THE TASK: From the records below, transcribe only the lines running from the one with "(cnt_nxt2 == job_q.len);" through the one with "for (int i = 1;". Keep both of those end lines.

** DATA FOR THIS TASK follows **

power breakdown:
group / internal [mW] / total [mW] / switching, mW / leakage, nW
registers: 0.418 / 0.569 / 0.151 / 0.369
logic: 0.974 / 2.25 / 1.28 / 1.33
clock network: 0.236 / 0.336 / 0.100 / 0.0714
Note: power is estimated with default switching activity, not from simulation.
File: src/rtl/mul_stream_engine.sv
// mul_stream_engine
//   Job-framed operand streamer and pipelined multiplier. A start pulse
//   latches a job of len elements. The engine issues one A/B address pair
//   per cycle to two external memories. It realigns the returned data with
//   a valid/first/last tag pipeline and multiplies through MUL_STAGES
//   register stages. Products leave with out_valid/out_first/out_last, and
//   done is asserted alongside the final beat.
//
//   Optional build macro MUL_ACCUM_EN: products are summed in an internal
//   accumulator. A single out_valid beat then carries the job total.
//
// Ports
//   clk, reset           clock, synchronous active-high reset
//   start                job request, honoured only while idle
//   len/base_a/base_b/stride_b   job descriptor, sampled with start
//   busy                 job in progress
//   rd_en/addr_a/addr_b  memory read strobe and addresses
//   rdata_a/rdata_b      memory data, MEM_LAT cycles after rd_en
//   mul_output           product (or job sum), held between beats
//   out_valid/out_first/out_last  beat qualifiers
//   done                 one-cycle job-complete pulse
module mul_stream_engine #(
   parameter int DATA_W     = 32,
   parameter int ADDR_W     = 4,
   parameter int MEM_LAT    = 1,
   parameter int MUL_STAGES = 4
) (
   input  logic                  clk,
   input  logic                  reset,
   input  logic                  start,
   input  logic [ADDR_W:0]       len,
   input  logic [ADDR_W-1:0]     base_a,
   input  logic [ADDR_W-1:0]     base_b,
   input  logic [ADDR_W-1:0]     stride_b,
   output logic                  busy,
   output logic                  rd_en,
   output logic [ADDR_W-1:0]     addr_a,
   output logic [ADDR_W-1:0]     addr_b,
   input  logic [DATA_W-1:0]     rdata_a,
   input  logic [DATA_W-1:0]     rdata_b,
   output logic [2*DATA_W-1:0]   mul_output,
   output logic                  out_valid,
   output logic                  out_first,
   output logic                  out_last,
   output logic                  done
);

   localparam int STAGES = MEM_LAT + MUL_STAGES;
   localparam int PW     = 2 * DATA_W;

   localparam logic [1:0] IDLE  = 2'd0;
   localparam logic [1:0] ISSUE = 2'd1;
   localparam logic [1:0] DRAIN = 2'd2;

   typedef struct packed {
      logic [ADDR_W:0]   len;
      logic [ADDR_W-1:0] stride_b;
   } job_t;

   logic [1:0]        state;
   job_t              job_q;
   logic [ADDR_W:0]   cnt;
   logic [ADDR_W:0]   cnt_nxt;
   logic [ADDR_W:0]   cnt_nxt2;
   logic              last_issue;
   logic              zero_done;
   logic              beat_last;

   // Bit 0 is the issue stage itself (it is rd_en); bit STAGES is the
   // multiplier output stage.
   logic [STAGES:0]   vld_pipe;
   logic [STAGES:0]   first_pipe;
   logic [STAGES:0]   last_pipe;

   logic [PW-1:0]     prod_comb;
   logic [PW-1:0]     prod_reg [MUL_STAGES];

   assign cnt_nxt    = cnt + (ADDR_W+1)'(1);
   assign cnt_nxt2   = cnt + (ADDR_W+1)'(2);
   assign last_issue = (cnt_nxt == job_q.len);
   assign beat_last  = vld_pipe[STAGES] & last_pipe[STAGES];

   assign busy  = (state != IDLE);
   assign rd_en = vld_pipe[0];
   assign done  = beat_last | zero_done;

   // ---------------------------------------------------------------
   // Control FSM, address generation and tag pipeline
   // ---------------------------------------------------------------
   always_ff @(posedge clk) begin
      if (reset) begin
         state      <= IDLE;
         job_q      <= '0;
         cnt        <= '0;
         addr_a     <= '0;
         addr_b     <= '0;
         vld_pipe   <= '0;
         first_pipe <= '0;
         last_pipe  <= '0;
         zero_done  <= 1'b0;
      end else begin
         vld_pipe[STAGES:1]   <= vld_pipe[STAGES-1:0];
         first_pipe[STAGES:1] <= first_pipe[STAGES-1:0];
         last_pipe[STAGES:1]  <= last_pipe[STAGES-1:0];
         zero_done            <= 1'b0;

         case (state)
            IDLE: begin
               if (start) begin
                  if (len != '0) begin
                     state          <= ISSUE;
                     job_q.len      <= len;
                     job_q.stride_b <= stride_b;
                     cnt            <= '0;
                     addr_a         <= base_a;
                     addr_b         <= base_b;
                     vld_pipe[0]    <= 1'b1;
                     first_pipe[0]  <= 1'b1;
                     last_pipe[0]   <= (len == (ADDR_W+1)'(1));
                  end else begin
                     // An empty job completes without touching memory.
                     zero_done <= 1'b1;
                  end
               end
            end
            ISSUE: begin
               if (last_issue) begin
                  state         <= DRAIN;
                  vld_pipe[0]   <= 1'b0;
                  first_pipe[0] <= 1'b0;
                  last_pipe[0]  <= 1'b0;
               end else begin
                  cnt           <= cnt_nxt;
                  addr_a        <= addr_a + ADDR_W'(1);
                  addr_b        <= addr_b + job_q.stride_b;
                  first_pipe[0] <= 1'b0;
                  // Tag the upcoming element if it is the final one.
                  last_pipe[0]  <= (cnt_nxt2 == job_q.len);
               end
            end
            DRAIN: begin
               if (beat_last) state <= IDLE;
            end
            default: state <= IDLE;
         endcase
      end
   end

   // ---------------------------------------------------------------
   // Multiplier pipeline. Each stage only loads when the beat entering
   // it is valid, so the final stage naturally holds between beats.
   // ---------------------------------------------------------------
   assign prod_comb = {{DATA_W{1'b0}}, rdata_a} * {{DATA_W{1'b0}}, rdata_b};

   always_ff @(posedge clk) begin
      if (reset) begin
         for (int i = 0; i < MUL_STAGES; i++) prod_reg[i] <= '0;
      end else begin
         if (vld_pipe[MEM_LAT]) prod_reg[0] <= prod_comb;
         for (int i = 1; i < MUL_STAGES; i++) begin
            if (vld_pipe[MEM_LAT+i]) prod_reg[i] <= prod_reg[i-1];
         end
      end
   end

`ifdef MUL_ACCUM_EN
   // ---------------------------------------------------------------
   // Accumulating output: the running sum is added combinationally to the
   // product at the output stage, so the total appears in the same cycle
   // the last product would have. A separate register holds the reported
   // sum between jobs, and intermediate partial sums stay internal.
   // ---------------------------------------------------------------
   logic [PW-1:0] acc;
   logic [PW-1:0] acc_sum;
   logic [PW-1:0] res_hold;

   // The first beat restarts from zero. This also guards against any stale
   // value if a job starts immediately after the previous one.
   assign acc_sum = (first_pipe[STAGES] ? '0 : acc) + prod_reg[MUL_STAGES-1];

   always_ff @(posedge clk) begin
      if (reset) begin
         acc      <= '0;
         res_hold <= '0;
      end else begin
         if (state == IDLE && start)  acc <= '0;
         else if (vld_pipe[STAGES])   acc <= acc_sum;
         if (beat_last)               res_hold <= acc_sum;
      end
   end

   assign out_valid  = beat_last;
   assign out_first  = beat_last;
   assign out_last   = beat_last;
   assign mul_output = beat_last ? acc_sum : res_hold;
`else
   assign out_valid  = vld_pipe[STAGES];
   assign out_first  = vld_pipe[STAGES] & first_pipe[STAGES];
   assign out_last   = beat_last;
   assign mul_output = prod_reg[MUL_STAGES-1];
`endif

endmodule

** End of DATA FOR THIS TASK **
** DATA FOR THIS TASK follows **

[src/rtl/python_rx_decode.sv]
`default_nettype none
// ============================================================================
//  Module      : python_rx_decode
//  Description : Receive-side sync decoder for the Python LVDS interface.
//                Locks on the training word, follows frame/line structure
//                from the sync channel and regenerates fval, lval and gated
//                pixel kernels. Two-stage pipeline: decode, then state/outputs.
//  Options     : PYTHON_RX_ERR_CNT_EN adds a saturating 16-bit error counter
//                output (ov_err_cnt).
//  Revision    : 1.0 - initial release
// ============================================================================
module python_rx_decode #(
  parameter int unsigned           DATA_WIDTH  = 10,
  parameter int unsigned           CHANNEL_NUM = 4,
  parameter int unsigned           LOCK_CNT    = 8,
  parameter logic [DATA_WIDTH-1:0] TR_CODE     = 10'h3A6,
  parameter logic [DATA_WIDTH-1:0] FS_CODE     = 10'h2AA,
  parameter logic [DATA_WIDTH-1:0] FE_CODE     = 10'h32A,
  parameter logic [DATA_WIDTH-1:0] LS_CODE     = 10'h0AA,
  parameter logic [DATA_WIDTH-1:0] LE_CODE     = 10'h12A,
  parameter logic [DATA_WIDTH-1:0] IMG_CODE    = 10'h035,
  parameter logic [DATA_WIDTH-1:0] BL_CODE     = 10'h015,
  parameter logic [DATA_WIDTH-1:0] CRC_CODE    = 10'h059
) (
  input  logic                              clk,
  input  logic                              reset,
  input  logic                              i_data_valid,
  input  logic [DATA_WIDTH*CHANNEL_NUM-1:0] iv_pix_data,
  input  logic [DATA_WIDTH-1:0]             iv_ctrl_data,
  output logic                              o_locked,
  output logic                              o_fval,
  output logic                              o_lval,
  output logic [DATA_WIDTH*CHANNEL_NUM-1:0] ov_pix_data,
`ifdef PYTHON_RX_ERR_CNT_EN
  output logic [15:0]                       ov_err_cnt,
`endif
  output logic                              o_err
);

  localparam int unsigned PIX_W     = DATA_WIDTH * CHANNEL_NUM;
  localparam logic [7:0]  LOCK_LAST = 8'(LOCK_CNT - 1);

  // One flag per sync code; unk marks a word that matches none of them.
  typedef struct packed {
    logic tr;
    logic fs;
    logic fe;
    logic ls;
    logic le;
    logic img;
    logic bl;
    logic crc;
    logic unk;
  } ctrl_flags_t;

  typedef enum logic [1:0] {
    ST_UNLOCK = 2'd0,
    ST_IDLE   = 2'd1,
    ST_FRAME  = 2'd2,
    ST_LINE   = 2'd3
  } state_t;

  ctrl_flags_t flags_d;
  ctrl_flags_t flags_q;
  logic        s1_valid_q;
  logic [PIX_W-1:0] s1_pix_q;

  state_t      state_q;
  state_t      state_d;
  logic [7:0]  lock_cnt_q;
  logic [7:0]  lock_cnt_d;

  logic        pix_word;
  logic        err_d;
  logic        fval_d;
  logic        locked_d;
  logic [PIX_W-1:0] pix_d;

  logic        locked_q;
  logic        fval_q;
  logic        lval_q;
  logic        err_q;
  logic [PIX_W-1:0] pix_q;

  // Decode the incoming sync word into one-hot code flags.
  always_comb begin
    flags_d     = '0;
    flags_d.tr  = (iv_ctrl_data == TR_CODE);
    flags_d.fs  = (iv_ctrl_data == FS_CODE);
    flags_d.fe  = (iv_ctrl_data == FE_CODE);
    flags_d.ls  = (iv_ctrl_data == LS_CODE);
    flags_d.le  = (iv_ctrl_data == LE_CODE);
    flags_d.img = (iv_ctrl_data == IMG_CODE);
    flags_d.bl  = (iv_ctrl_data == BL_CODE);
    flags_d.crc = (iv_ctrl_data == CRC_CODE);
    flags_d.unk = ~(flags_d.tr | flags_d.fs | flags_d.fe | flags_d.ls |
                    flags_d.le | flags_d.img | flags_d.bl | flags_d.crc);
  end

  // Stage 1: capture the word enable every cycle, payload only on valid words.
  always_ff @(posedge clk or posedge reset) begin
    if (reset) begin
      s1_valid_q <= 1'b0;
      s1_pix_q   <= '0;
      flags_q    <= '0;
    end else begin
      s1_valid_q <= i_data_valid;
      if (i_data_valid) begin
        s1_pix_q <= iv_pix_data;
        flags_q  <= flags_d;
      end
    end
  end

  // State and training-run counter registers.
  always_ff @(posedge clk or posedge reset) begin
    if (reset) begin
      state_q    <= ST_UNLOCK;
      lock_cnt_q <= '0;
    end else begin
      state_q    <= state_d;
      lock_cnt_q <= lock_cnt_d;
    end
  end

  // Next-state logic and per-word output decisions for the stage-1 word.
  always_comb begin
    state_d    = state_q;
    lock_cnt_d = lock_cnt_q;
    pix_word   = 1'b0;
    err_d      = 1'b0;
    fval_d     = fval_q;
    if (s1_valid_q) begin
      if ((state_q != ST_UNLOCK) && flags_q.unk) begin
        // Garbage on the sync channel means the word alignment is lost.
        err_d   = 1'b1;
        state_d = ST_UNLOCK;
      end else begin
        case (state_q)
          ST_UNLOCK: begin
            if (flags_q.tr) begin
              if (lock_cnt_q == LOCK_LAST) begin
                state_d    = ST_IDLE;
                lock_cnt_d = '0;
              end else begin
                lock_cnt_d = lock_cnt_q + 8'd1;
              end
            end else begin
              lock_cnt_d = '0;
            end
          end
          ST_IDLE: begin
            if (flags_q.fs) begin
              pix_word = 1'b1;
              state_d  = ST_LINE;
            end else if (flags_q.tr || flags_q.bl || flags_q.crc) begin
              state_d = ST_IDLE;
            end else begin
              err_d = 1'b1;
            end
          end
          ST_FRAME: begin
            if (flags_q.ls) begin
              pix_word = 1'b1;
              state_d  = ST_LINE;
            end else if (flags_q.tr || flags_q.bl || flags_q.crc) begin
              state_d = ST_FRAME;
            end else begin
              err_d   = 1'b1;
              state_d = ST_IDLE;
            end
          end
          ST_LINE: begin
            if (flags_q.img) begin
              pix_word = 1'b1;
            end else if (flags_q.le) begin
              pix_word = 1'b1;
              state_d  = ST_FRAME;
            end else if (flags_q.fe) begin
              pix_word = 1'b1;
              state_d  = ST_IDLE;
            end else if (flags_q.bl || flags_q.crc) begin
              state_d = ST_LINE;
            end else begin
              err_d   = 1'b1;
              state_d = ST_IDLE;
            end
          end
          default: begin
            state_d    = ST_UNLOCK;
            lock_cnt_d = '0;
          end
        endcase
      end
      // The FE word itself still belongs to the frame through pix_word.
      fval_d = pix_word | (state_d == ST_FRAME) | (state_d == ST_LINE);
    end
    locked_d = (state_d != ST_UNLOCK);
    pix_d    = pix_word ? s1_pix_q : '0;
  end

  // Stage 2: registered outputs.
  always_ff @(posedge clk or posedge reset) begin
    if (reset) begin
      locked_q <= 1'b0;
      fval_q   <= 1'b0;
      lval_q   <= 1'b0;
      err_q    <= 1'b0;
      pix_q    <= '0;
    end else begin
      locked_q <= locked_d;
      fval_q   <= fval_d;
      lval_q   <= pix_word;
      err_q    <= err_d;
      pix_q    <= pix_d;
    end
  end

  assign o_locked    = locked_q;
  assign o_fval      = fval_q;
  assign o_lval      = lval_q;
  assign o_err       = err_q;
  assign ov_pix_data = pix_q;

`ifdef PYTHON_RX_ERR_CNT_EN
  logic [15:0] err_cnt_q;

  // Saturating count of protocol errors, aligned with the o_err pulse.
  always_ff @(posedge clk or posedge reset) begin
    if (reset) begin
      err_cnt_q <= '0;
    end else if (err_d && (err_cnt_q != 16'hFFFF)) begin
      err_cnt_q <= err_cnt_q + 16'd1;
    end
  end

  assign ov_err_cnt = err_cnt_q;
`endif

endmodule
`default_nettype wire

** End of DATA FOR THIS TASK **

ANSWER FOR THE TASK:
                  last_pipe[0]  <= (cnt_nxt2 == job_q.len);
               end
            end
            DRAIN: begin
               if (beat_last) state <= IDLE;
            end
            default: state <= IDLE;
         endcase
      end
   end

   // ---------------------------------------------------------------
   // Multiplier pipeline. Each stage only loads when the beat entering
   // it is valid, so the final stage naturally holds between beats.
   // ---------------------------------------------------------------
   assign prod_comb = {{DATA_W{1'b0}}, rdata_a} * {{DATA_W{1'b0}}, rdata_b};

   always_ff @(posedge clk) begin
      if (reset) begin
         for (int i = 0; i < MUL_STAGES; i++) prod_reg[i] <= '0;
      end else begin
         if (vld_pipe[MEM_LAT]) prod_reg[0] <= prod_comb;
         for (int i = 1; i < MUL_STAGES; i++) begin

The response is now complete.